*Assignment*
Only the lines below starting at the one that contains "0.00130 | 0.00270 |" and ending at the one that contains "synthesized area, %" are to be reproduced, exactly and with both ends kept.

___ Supplied entries ___

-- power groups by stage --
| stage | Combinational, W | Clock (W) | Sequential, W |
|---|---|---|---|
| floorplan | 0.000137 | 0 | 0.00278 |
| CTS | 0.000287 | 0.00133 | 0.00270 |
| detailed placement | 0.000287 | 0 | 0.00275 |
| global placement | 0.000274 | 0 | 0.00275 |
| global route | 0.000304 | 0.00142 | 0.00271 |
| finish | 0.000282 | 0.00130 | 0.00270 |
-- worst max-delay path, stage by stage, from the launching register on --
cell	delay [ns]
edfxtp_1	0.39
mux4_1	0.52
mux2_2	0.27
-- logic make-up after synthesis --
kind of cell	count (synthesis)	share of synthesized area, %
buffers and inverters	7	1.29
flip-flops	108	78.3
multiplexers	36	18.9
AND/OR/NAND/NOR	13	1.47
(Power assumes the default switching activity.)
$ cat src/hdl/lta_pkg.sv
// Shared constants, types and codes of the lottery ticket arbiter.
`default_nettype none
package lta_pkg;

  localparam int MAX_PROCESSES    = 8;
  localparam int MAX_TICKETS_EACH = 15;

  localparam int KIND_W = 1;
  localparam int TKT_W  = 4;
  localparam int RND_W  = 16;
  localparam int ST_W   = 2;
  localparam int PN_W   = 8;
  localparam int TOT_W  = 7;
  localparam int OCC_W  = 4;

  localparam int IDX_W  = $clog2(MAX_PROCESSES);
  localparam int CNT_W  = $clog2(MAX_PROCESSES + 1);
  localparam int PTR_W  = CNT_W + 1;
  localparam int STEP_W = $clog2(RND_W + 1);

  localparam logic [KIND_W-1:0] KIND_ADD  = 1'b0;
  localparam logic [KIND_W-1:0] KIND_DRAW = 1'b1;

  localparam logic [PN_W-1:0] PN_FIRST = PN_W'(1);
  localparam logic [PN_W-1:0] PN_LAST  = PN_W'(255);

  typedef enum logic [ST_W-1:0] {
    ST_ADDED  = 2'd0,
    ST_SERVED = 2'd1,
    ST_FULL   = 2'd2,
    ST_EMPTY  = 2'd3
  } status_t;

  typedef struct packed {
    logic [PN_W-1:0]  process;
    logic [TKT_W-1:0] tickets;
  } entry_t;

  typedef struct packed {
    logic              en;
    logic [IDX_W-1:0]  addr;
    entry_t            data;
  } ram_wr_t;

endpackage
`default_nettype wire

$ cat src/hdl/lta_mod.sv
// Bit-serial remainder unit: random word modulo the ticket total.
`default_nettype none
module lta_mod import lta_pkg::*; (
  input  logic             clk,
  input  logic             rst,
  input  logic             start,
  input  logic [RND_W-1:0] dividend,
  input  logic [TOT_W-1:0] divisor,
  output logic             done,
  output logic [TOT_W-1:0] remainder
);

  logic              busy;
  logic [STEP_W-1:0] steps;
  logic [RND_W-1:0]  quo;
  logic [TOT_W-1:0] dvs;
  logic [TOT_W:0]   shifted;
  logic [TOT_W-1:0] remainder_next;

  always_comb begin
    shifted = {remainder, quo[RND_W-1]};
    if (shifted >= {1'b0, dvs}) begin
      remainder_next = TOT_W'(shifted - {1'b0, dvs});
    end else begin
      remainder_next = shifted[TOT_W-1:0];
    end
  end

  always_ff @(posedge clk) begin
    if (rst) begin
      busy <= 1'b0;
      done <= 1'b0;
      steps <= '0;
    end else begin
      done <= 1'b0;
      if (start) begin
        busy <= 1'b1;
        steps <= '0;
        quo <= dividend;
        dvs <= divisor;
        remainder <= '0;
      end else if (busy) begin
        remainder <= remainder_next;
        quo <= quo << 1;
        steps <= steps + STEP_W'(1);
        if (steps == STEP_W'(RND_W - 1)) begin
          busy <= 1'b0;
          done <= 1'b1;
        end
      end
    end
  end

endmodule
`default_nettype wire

___

*Answer to the exercise*
| finish | 0.000282 | 0.00130 | 0.00270 |
-- worst max-delay path, stage by stage, from the launching register on --
cell	delay [ns]
edfxtp_1	0.39
mux4_1	0.52
mux2_2	0.27
-- logic make-up after synthesis --
kind of cell	count (synthesis)	share of synthesized area, %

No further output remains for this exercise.